About this task: Produce an exact copy of the lines below, starting at the first and ending with the line containing "n_path_buf = 4".

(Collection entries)
"""

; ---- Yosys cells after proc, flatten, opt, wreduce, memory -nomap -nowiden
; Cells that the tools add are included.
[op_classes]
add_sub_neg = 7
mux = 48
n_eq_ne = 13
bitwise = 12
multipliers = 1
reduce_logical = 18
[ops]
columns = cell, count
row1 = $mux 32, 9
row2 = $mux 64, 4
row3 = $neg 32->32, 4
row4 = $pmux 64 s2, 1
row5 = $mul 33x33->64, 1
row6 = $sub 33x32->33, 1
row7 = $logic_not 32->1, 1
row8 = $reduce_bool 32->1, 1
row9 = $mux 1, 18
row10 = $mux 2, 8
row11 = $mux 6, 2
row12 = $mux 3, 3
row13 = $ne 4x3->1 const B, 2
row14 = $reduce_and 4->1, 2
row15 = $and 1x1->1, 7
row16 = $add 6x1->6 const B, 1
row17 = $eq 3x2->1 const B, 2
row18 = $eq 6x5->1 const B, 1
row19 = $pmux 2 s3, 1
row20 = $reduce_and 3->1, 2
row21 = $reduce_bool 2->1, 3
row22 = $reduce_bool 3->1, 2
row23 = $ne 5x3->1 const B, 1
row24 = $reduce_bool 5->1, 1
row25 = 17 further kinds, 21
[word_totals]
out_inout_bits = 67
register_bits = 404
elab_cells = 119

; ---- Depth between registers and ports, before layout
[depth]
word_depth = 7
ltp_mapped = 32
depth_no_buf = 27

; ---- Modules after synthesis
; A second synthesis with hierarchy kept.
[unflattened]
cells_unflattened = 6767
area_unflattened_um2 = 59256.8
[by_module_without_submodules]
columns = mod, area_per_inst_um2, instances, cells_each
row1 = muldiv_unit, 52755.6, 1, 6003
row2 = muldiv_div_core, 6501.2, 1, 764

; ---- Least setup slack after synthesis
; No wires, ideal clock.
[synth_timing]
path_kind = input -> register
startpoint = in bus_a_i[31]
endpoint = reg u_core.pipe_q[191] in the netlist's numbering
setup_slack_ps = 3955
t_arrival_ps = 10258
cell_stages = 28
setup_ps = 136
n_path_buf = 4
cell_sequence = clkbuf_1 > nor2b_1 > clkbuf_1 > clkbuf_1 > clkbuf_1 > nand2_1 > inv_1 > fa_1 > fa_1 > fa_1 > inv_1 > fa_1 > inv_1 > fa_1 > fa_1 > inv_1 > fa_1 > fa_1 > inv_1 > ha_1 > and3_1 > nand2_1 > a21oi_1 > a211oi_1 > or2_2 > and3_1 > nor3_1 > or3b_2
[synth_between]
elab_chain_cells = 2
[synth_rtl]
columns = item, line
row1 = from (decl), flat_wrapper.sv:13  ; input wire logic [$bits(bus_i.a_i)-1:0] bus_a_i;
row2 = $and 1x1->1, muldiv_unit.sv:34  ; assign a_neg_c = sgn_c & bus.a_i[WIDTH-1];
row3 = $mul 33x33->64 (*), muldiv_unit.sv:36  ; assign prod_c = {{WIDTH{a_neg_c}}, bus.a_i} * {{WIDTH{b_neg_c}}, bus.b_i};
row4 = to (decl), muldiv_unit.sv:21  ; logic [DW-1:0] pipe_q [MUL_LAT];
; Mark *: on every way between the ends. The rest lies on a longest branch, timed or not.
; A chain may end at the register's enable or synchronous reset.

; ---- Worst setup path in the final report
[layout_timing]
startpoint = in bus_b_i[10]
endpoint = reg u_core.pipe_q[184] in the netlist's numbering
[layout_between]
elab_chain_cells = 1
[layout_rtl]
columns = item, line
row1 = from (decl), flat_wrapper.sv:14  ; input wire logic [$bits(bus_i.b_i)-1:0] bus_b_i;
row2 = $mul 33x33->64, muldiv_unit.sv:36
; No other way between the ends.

"""

Answer box:
; ---- Yosys cells after proc, flatten, opt, wreduce, memory -nomap -nowiden
; Cells that the tools add are included.
[op_classes]
add_sub_neg = 7
mux = 48
n_eq_ne = 13
bitwise = 12
multipliers = 1
reduce_logical = 18
[ops]
columns = cell, count
row1 = $mux 32, 9
row2 = $mux 64, 4
row3 = $neg 32->32, 4
row4 = $pmux 64 s2, 1
row5 = $mul 33x33->64, 1
row6 = $sub 33x32->33, 1
row7 = $logic_not 32->1, 1
row8 = $reduce_bool 32->1, 1
row9 = $mux 1, 18
row10 = $mux 2, 8
row11 = $mux 6, 2
row12 = $mux 3, 3
row13 = $ne 4x3->1 const B, 2
row14 = $reduce_and 4->1, 2
row15 = $and 1x1->1, 7
row16 = $add 6x1->6 const B, 1
row17 = $eq 3x2->1 const B, 2
row18 = $eq 6x5->1 const B, 1
row19 = $pmux 2 s3, 1
row20 = $reduce_and 3->1, 2
row21 = $reduce_bool 2->1, 3
row22 = $reduce_bool 3->1, 2
row23 = $ne 5x3->1 const B, 1
row24 = $reduce_bool 5->1, 1
row25 = 17 further kinds, 21
[word_totals]
out_inout_bits = 67
register_bits = 404
elab_cells = 119

; ---- Depth between registers and ports, before layout
[depth]
word_depth = 7
ltp_mapped = 32
depth_no_buf = 27

; ---- Modules after synthesis
; A second synthesis with hierarchy kept.
[unflattened]
cells_unflattened = 6767
area_unflattened_um2 = 59256.8
[by_module_without_submodules]
columns = mod, area_per_inst_um2, instances, cells_each
row1 = muldiv_unit, 52755.6, 1, 6003
row2 = muldiv_div_core, 6501.2, 1, 764

; ---- Least setup slack after synthesis
; No wires, ideal clock.
[synth_timing]
path_kind = input -> register
startpoint = in bus_a_i[31]
endpoint = reg u_core.pipe_q[191] in the netlist's numbering
setup_slack_ps = 3955
t_arrival_ps = 10258
cell_stages = 28
setup_ps = 136
n_path_buf = 4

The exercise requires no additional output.